Australian Prime Minister Julia Gillard on Sunday confirmed that the government's plan on carbon tax will not apply to petrol, due to the intervention of independent member of parliament (MP) Tony Windsor.
It is the latest in a series of announcements by the government, as it releases details of a mechanism to price carbon, which is still subject to agreement with the Greens and independent MPs.
"Petrol prices will not be touched by carbon pricing," she was quoted by ABC Television as saying on Sunday.
"Families, trades, small business people do not have to worry about a petrol price increase."

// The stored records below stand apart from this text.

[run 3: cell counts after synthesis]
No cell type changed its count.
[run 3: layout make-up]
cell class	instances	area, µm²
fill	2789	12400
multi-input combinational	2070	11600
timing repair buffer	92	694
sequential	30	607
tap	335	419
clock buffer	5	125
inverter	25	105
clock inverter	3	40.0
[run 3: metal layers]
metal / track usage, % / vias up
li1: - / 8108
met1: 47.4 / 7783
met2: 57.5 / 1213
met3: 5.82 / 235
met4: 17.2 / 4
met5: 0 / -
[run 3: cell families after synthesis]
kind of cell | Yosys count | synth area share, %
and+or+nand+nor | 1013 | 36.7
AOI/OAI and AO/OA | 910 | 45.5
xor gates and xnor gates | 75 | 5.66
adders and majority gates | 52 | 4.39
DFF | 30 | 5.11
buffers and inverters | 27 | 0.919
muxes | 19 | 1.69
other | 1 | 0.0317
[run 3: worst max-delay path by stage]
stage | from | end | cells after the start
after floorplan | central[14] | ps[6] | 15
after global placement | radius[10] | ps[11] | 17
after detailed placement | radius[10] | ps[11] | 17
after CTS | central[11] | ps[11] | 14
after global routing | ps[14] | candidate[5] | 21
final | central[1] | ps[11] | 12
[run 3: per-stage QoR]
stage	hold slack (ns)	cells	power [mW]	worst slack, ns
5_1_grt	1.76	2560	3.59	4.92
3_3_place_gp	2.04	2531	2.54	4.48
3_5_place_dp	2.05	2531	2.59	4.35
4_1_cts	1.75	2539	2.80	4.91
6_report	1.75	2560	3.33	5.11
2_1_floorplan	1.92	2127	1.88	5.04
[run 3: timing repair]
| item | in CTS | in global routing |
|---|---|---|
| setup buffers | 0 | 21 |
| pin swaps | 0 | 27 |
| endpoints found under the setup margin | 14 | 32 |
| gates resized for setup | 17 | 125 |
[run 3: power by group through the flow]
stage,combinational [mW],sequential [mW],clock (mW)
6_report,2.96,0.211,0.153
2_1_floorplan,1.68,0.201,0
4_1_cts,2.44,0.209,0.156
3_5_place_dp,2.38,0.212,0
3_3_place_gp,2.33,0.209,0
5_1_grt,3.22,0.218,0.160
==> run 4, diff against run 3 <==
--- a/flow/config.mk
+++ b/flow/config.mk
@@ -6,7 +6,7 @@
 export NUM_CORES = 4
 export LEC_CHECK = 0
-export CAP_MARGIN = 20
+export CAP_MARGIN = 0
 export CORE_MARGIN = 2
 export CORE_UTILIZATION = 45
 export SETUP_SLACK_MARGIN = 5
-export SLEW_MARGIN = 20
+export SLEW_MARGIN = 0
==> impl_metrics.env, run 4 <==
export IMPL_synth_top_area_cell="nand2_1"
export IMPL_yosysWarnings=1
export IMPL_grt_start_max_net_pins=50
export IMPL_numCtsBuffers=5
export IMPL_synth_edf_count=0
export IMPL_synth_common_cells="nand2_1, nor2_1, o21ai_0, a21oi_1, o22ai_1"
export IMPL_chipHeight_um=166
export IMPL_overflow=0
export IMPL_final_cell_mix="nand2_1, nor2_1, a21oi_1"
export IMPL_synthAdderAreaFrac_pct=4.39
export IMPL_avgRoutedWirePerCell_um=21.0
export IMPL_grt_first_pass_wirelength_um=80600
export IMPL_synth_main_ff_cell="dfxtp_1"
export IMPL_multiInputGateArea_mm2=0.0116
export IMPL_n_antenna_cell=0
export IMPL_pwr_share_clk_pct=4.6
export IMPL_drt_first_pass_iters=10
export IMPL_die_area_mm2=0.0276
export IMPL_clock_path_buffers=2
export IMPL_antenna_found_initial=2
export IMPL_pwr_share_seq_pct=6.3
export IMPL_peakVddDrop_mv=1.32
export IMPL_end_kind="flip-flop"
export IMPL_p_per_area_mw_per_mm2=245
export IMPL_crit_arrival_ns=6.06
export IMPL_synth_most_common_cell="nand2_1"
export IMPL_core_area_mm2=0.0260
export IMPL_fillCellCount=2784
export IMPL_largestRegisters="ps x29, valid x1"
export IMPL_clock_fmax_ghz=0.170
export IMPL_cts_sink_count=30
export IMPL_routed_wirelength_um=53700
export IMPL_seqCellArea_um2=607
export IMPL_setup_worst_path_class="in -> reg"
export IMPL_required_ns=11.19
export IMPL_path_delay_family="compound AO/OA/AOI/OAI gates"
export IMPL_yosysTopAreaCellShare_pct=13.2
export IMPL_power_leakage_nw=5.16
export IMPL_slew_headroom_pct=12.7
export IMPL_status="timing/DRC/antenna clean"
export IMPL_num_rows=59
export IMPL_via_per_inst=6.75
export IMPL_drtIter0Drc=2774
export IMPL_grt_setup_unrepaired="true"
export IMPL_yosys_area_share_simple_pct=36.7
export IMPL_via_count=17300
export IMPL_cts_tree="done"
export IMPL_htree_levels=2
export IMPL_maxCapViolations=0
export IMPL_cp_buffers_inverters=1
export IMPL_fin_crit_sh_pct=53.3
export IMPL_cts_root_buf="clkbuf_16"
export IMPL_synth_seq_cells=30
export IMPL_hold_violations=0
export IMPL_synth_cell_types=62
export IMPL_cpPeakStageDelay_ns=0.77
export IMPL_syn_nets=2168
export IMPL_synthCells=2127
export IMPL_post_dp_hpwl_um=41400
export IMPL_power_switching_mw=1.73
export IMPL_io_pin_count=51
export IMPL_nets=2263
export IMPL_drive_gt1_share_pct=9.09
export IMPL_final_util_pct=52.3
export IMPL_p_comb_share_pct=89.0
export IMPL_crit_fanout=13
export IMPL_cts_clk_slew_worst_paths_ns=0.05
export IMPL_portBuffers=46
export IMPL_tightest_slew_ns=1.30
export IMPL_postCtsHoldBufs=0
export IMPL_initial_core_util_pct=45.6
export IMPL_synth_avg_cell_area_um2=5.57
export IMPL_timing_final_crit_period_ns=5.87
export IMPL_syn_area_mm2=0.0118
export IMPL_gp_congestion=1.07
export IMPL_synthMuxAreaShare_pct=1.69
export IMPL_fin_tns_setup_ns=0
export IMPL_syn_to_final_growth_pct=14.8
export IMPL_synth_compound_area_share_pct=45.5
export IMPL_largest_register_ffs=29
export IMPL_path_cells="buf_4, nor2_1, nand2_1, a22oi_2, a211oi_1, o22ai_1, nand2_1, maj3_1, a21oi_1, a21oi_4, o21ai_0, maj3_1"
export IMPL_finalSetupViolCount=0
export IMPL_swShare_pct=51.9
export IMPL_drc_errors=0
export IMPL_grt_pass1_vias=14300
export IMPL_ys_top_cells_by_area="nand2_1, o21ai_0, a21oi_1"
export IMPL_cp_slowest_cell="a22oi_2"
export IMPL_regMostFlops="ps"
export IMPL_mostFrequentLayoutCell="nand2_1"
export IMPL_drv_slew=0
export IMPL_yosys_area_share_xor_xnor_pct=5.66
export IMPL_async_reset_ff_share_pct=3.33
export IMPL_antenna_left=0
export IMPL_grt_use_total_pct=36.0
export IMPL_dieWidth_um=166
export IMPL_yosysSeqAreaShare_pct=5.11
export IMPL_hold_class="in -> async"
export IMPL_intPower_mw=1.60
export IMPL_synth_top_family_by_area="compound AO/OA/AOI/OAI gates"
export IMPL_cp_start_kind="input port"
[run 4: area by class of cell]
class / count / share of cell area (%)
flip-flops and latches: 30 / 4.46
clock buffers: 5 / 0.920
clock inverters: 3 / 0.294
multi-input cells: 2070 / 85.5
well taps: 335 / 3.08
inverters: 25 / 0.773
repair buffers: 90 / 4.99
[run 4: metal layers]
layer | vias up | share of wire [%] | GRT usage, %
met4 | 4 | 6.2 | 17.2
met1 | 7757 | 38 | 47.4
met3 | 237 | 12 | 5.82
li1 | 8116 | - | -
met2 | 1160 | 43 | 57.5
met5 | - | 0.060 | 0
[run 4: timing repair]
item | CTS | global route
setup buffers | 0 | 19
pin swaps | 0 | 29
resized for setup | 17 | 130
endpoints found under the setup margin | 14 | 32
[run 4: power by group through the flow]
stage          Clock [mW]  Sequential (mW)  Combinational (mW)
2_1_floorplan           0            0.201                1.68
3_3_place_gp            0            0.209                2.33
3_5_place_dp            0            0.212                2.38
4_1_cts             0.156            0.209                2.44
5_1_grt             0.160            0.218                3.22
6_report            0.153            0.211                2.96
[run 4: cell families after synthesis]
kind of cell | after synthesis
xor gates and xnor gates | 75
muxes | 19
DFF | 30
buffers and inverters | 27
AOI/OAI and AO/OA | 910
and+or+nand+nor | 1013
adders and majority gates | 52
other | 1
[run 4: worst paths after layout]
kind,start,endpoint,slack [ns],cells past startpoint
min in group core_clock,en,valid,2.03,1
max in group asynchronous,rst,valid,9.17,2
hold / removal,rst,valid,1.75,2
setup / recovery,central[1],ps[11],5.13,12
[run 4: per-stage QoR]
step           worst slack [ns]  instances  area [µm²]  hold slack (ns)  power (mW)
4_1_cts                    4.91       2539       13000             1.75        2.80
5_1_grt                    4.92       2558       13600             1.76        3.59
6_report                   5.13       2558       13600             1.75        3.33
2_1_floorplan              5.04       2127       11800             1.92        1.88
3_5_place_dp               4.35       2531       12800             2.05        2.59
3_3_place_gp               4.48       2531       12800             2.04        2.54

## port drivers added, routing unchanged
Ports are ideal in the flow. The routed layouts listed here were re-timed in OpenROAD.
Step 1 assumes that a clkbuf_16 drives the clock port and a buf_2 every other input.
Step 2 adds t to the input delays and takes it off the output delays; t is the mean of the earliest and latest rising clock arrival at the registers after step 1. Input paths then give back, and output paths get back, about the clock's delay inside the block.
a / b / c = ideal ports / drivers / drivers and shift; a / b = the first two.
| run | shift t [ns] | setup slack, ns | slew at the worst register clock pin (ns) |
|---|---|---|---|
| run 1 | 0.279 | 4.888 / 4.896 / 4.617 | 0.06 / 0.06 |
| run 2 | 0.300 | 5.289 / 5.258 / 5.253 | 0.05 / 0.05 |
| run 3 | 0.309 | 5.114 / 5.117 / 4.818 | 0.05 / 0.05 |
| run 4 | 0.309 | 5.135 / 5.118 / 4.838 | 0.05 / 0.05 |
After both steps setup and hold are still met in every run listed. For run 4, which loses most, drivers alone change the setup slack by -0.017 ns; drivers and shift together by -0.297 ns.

Gillard acknowledged that one of those independents, Tony Windsor, played a major role in the decision to exempt petrol.
"He has put forward a powerful case for people in country Australia who have got no choice but to jump in their cars to get places," she said.
While a 25 U.S. dollars a ton carbon tax would add about six U. S. cents a liter to the cost of petrol, Gillard said the exemption would not be a temporary measure, and petrol will remain exempt when the carbon tax moves to an emissions trading scheme (ETS).
However, big business are not happy with the move to exempt patrol.
According to Peter Anderson from the Australia Chamber of Commerce and Industry (ACCI), it will simply shift the price burden of a carbon tax to other areas of the economy.
"If you start exempting particular products or particular industries or particular groups, you simply transfer the cost of that tax in a way that becomes more burdensome for those who are not exempted," he was quoted as saying by Sky News on Sunday. " That is a danger."
Nationals leader in the Senate Barnaby Joyce said no matter what exemptions the government made, the carbon tax would hit Australians hard.
Meanwhile, Gillard on Sunday also announced that self-funded retirees will be compensated under a plan to provide quarterly cash payments, in a move to help them deal with the impact of the proposed carbon tax.
About 300,000 self-funded retirees will receive household assistance with about 100,000 of those also receiving tax cuts.
The assistance will begin on the same date the carbon tax deal is signed off on, but Gillard would not reveal how soon that will happen.
The federal government wants to impose the carbon tax from July 2012.